The commission will discuss a proposal to increase landing fees from $2.07 per 1,000 pounds of aircraft to $5.48 per 1,000 pounds. Unlike the existing landing fee program, the larger charge will apply to local aircraft as well as those that fly in from other places.
The fee would be assessed each time a plane takes off from the airport, and documented by a camera system that shoots photos of the planes’ tail numbers.
The money would cover costs associated with the operation of the airport areas open for public use, which include the taxi lanes and places planes park that are not subject to leases, said Martin Pastucha, director of the Public Works Department.

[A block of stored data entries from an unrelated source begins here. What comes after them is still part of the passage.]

File: src/common/dahg_stream_if.sv
// Interface carrying result words between glue and buffer.
`timescale 1ns/1ps
`default_nettype none
interface dahg_stream_if;
  import dahg_pkg::*;
  logic              valid;
  logic              ready;
  logic [DATA_W-1:0] data;
  logic              tag;
  modport src (output valid, output data, output tag, input ready);
  modport snk (input valid, input data, input tag, output ready);
endinterface
`default_nettype wire

File: src/rtl/dahg_host_glue.sv
// Host side glue: starts conversions, reads result pairs, buffers them.
//
// Overview of operation
// - Start comes from host or external timer.
// - Two back-to-back reads, same address.
// - Read strobe built from strobe and direction.
// - One wait state stretches each read.
// - Address strobe with direction forms read.
// - Decoded address write starts a conversion.
// - Start decode gated by write, distinct address.
// - Avoid reads while conversion is running.
// - Fixed delay may replace busy interrupt.
// - Read strobe also drives transfer acknowledge.
// - One shared read strobe feeds all converters.
// - Each converter gets its own select.
// - Reads end 400 ns before next start.
`timescale 1ns/1ps
`default_nettype none
module dahg_host_glue (
  input  wire logic                            clock_i,
  input  wire logic                            reset_i,
  input  wire logic                            ext_timer_mode_i,
  input  wire logic                            ext_start_n_i,
  input  wire logic                            host_write_i,
  input  wire logic                            start_addr_hit_i,
  input  wire logic                            use_fixed_delay_i,
  input  wire logic [dahg_pkg::SEL_W-1:0]      conv_sel_i,
  input  wire logic [dahg_pkg::NUM_CONV-1:0]   busy_i,
  input  wire logic [dahg_pkg::DATA_W-1:0]     conv_data_i,
  output logic                                 conversion_start_n_o,
  output logic                                 read_n_o,
  output logic      [dahg_pkg::NUM_CONV-1:0]   chip_sel_n_o,
  output logic                                 host_transfer_ack_n_o,
  output logic                                 host_cycle_complete_o,
  output logic                                 done_event_o,
  output logic                                 result_valid_o,
  input  wire logic                            result_ready_i,
  output logic      [dahg_pkg::DATA_W-1:0]     result_data_o,
  output logic                                 result_second_o,
  output logic                                 start_ready_o
);
  import dahg_pkg::*;

  // A read pair starts only when the FIFO has room for both words.
  // A pair therefore never straddles a stall.
  localparam int unsigned       FILL_W     = $clog2(FIFO_DEPTH) + 1;
  localparam logic [FILL_W-1:0] FILL_LIMIT = FILL_W'(FIFO_DEPTH) - FILL_W'(RESULTS_PER_CONV);

  typedef struct packed {
    dahg_state_e        state;
    logic [NUM_CONV-1:0] busy_q;
    logic               done_pend;
    logic [1:0]         rd_cnt;
    logic [CNT_W-1:0]   cnt;
    logic               read_n;
    logic [NUM_CONV-1:0] cs_n;
    logic               ack_n;
    logic               cyc_cpl;
    logic               done_ev;
    logic               push;
    logic [DATA_W-1:0]  word;
    logic               second;
    logic [SEL_W-1:0]   sel;
    logic               start_rdy;
    logic [FILL_W-1:0]  fill;
    logic               out_valid;
    logic [DATA_W-1:0]  out_word;
    logic               out_second;
  } dahg_glue_s;

  dahg_glue_s        st_ff;
  dahg_glue_s        nxt_st;
  dahg_stream_if     strm ();
  logic              start_n;
  logic              start_ev;
  logic              hold_off;
  logic              busy_fall;
  logic [DATA_W:0]   fifo_out;
  logic              fifo_valid;
  logic              fifo_take;
  logic              start_req;
  logic [NUM_CONV-1:0] busy_fall_each;

  // a start is blocked while reading or settling.
  assign hold_off = (st_ff.state != DAHG_IDLE);

  // Same request decode as the start generator.
  // Ready drops in the cycle in which a start is taken, not one cycle later.
  assign start_req = ext_timer_mode_i ? ~ext_start_n_i : (host_write_i & start_addr_hit_i);

  dahg_start_gen u_start (
    .clock_i          (clock_i),
    .reset_i          (reset_i),
    .ext_timer_mode_i (ext_timer_mode_i),
    .ext_start_n_i    (ext_start_n_i),
    .host_write_i     (host_write_i),
    .start_addr_hit_i (start_addr_hit_i),
    .hold_off_i       (hold_off),
    .start_n_o        (start_n),
    .start_event_o    (start_ev)
  );

  // busy falling edge is the completion interrupt.
  for (genvar k = 0; k < NUM_CONV; k++) begin : g_busy
    assign busy_fall_each[k] = st_ff.busy_q[k] & ~busy_i[k];
  end
  assign busy_fall = busy_fall_each[st_ff.sel];

  assign strm.valid = st_ff.push;
  assign strm.data  = st_ff.word;
  assign strm.tag   = st_ff.second;

  dahg_fifo #(
    .WIDTH (DATA_W + 1),
    .DEPTH (FIFO_DEPTH)
  ) u_fifo (
    .clock_i     (clock_i),
    .reset_i     (reset_i),
    .in_valid_i  (strm.valid),
    .in_ready_o  (strm.ready),
    .in_data_i   ({strm.tag, strm.data}),
    .out_valid_o (fifo_valid),
    .out_ready_i (fifo_take),
    .out_data_o  (fifo_out)
  );

  // The output stage refills whenever it is empty or being emptied.
  // This keeps one word per cycle while every output comes from a register.
  assign fifo_take = fifo_valid & (~st_ff.out_valid | result_ready_i);

  always_comb begin
    nxt_st         = st_ff;
    nxt_st.busy_q  = busy_i;
    nxt_st.done_ev = 1'b0;
    nxt_st.push    = 1'b0;
    // The fill count covers words in the FIFO itself, not in the output stage.
    nxt_st.fill    = st_ff.fill + FILL_W'(strm.valid & strm.ready) - FILL_W'(fifo_take);
    if (result_ready_i) begin
      nxt_st.out_valid = 1'b0;
    end
    if (fifo_take) begin
      nxt_st.out_valid  = 1'b1;
      nxt_st.out_word   = fifo_out[DATA_W-1:0];
      nxt_st.out_second = fifo_out[DATA_W];
    end
    // completion latched once; set wins over clear.
    if (busy_fall && st_ff.state == DAHG_CONV) begin
      nxt_st.done_pend = 1'b1;
      nxt_st.done_ev   = 1'b1;
    end
    if (st_ff.cnt != CNT_RESET) begin
      nxt_st.cnt = st_ff.cnt - 1'b1;
    end
    case (st_ff.state)
      DAHG_IDLE: begin
        nxt_st.start_rdy = ~start_req;
        if (start_ev) begin
          nxt_st.state     = DAHG_START;
          nxt_st.sel       = conv_sel_i;
          nxt_st.start_rdy = 1'b0;
          nxt_st.done_pend = 1'b0;
        end
      end
      DAHG_START: begin
        if (start_n) begin
          nxt_st.state = DAHG_CONV;
          nxt_st.cnt   = CNT_W'(FIXED_DELAY_CYC);
        end
      end
      DAHG_CONV: begin
        // results valid once busy is low.
        if ((!use_fixed_delay_i && (st_ff.done_pend || busy_fall)) ||
            (use_fixed_delay_i && st_ff.cnt == CNT_RESET)) begin
          // Waiting for buffer room keeps the pair from being split.
          if (strm.ready && st_ff.fill <= FILL_LIMIT) begin
            nxt_st.state  = DAHG_RD_LOW;
            nxt_st.rd_cnt = 2'h0;
            // only the selected converter is enabled.
            nxt_st.cs_n   = ~(NUM_CONV'(1) << st_ff.sel);
            // read strobe from strobe and direction.
            // same strobe shape for address-strobe hosts.
            // one read line drives every converter.
            nxt_st.read_n = 1'b0;
            nxt_st.ack_n  = 1'b0;
            nxt_st.cnt    = CNT_W'(READ_LOW_CYC);
          end
        end
      end
      DAHG_RD_LOW: begin
        if (st_ff.cnt == CNT_RESET) begin
          // single wait state before cycle complete.
          nxt_st.state = DAHG_RD_WT;
          nxt_st.cnt   = CNT_W'(WAIT_CYC);
        end
      end
      DAHG_RD_WT: begin
        if (st_ff.cnt == CNT_RESET) begin
          nxt_st.state   = DAHG_RD_END;
          nxt_st.word    = conv_data_i;
          nxt_st.second  = st_ff.rd_cnt[0];
          nxt_st.push    = 1'b1;
          nxt_st.cyc_cpl = 1'b1;
          nxt_st.read_n  = 1'b1;
          nxt_st.ack_n   = 1'b1;
          nxt_st.rd_cnt  = st_ff.rd_cnt + 2'h1;
        end
      end
      DAHG_RD_END: begin
        nxt_st.cyc_cpl = 1'b0;
        // second read to the same select.
        if (st_ff.rd_cnt != RESULTS_PER_CONV) begin
          nxt_st.state  = DAHG_RD_LOW;
          nxt_st.read_n = 1'b0;
          nxt_st.ack_n  = 1'b0;
          nxt_st.cnt    = CNT_W'(READ_LOW_CYC);
        end else begin
          if (!busy_fall) begin
            nxt_st.done_pend = 1'b0;
          end
          nxt_st.cs_n  = '1;
          nxt_st.state = DAHG_SETTLE;
          // settle gap before the next start.
          nxt_st.cnt   = CNT_W'(SETTLE_CYC);
        end
      end
      DAHG_SETTLE: begin
        if (st_ff.cnt == CNT_RESET) begin
          nxt_st.state = DAHG_IDLE;
        end
      end
      default: begin
        nxt_st.state = DAHG_IDLE;
      end
    endcase
  end

  always_ff @(posedge clock_i or posedge reset_i) begin
    if (reset_i) begin
      st_ff <= '{state:      DAHG_IDLE,
                 busy_q:     '0,
                 done_pend:  1'b0,
                 rd_cnt:     2'h0,
                 cnt:        CNT_RESET,
                 read_n:     1'b1,
                 cs_n:       '1,
                 ack_n:      1'b1,
                 cyc_cpl:    1'b0,
                 done_ev:    1'b0,
                 push:       1'b0,
                 word:       '0,
                 second:     1'b0,
                 sel:        '0,
                 start_rdy:  1'b0,
                 fill:       '0,
                 out_valid:  1'b0,
                 out_word:   '0,
                 out_second: 1'b0};
    end else begin
      st_ff <= nxt_st;
    end
  end

  assign conversion_start_n_o  = start_n;
  assign read_n_o              = st_ff.read_n;
  assign chip_sel_n_o          = st_ff.cs_n;
  assign host_transfer_ack_n_o = st_ff.ack_n;
  assign host_cycle_complete_o = st_ff.cyc_cpl;
  assign done_event_o          = st_ff.done_ev;
  assign start_ready_o         = st_ff.start_rdy;
  assign result_valid_o        = st_ff.out_valid;
  assign result_data_o         = st_ff.out_word;
  assign result_second_o       = st_ff.out_second;
endmodule
`default_nettype wire

File: src/rtl/dahg_fifo.sv
// Synchronous FIFO with valid and ready on both sides.
`timescale 1ns/1ps
`default_nettype none
module dahg_fifo #(
  parameter int unsigned WIDTH = 15,
  parameter int unsigned DEPTH = 32
) (
  input  wire logic             clock_i,
  input  wire logic             reset_i,
  input  wire logic             in_valid_i,
  output logic                  in_ready_o,
  input  wire logic [WIDTH-1:0] in_data_i,
  output logic                  out_valid_o,
  input  wire logic             out_ready_i,
  output logic      [WIDTH-1:0] out_data_o
);
  localparam int unsigned AW = $clog2(DEPTH);
  typedef struct packed {
    logic [AW-1:0] wr;
    logic [AW-1:0] rd;
    logic [AW:0]   cnt;
  } dahg_fifo_s;
  dahg_fifo_s       st_ff;
  dahg_fifo_s       nxt_st;
  logic [WIDTH-1:0] mem [DEPTH];
  logic             push;
  logic             pop;

  assign in_ready_o  = (st_ff.cnt != (AW+1)'(DEPTH));
  assign out_valid_o = (st_ff.cnt != '0);
  assign out_data_o  = mem[st_ff.rd];
  assign push        = in_valid_i & in_ready_o;
  assign pop         = out_valid_o & out_ready_i;

  always_comb begin
    nxt_st = st_ff;
    if (push) begin
      nxt_st.wr = st_ff.wr + 1'b1;
    end
    if (pop) begin
      nxt_st.rd = st_ff.rd + 1'b1;
    end
    nxt_st.cnt = st_ff.cnt + (AW+1)'(push) - (AW+1)'(pop);
  end

  always_ff @(posedge clock_i or posedge reset_i) begin
    if (reset_i) begin
      st_ff <= '0;
    end else begin
      st_ff <= nxt_st;
    end
  end

  // Storage has no reset so it maps onto plain RAM.
  always_ff @(posedge clock_i) begin
    if (push) begin
      mem[st_ff.wr] <= in_data_i;
    end
  end
endmodule
`default_nettype wire

File: src/rtl/dahg_start_gen.sv
// Conversion start generator: address decoded write or external timer.
`timescale 1ns/1ps
`default_nettype none
module dahg_start_gen (
  input  wire logic clock_i,
  input  wire logic reset_i,
  input  wire logic ext_timer_mode_i,
  input  wire logic ext_start_n_i,
  input  wire logic host_write_i,
  input  wire logic start_addr_hit_i,
  input  wire logic hold_off_i,
  output logic      start_n_o,
  output logic      start_event_o
);
  import dahg_pkg::*;
  typedef struct packed {
    logic             start_n;
    logic             ev;
    logic [CNT_W-1:0] cnt;
  } dahg_start_s;
  dahg_start_s st_ff;
  dahg_start_s nxt_st;
  logic        req;

  // decoded write starts. gated by write strobe.
  assign req = ext_timer_mode_i ? ~ext_start_n_i : (host_write_i & start_addr_hit_i);

  always_comb begin
    nxt_st    = st_ff;
    nxt_st.ev = 1'b0;
    if (st_ff.cnt != CNT_RESET) begin
      nxt_st.cnt = st_ff.cnt - 1'b1;
      if (st_ff.cnt == 8'h01) begin
        nxt_st.start_n = 1'b1;
      end
    end else if (req && !hold_off_i && st_ff.start_n) begin
      nxt_st.start_n = 1'b0;
      nxt_st.ev      = 1'b1;
      nxt_st.cnt     = CNT_W'(START_LOW_CYC);
    end
  end

  always_ff @(posedge clock_i or posedge reset_i) begin
    if (reset_i) begin
      st_ff <= '{start_n: 1'b1, ev: 1'b0, cnt: CNT_RESET};
    end else begin
      st_ff <= nxt_st;
    end
  end

  assign start_n_o     = st_ff.start_n;
  assign start_event_o = st_ff.ev;
endmodule
`default_nettype wire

The Airport Fund ran a deficit between fiscal year 2006-07 and 2010-11, according to city documents.
Joe Justice, owner of Justice Aviation, opposes the new fee because he believes it will be bad for businesses like his that are struggling in the bad economy as people cut back on expensive hobbies like flight.
“It can certainly add to money going out the door,” Justice said.

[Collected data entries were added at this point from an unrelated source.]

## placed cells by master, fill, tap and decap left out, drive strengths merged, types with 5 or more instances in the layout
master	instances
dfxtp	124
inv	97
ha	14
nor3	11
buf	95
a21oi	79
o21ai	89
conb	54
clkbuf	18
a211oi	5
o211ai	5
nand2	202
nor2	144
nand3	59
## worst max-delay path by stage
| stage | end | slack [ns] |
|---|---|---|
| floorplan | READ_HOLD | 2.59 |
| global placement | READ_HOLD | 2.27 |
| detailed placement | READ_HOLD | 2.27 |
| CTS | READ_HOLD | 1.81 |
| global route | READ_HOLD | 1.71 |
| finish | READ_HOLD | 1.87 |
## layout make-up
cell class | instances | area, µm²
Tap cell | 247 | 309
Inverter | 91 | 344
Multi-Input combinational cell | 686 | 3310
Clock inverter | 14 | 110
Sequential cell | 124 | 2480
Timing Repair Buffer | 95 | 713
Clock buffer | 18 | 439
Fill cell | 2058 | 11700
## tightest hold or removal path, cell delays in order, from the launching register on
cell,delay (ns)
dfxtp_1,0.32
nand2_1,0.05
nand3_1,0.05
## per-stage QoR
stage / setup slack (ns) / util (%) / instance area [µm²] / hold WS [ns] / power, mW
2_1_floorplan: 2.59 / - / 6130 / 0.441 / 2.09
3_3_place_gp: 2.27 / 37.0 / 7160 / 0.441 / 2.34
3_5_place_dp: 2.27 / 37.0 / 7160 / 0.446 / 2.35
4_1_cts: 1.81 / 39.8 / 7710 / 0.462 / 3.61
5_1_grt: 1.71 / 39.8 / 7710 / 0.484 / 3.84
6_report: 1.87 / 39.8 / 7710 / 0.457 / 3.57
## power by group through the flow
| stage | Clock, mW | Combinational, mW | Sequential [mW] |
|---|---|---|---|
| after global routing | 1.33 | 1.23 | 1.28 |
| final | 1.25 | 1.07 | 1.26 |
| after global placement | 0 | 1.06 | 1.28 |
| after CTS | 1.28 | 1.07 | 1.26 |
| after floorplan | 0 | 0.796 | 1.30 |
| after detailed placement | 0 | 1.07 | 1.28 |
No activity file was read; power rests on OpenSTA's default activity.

Justice’s fleet is mainly composed of Cessna 172 aircraft, each of which weigh roughly 2,000 pounds. That means for every take off and subsequent landing, his company will pay between $10 and $11 more than the goose egg they’re paying now.
“It means we have to pass that on to our customers, and most of us are barely hanging on,” Justice said.
Students could choose to go to a variety of other airports in the area, almost none of which have landing fees.
Of the 24 general aviation airports in or around Los Angeles County, both with and without control towers, only three other than Santa Monica Airport have landing fees, according to records held by the Federal Aviation Administration, although others have different fees like Chino Airport’s 6.5-cent tax on gas.
Camarillo Airport’s landing fee wouldn’t apply to aircraft like Justice’s — it only covers planes 12,500 pounds and over, and is still substantially lower at $1.30 per 1,000 pounds.
David Goddard, chair of the Airport Commission, doesn’t believe the fee is unreasonable, and might have the added impact of diverting flights elsewhere.
“It may inspire some of the pattern-flying planes to go elsewhere and fly patterns because they don’t want to pay every time they want to do a flight,” Goddard said.
Previous attempts to pay pilots to fly to other airports to do repetitive maneuvers that anger residents have been greeted with anger from those who disliked the idea of City Hall subsidizing the private businesses.

Everyone’s got a vision

The commission will take a look at the final round of results from a lengthy study of SMO’s future Monday night.
Phase III of the three-part study focused on initiatives and studies designed to reduce the impacts of aircraft operations on the surrounding community.
Officials plan to talk about concepts for non-aviation land, particularly kinds of uses that the community has called for like recreation, arts or an innovation site for sustainable transportation, Pastucha said.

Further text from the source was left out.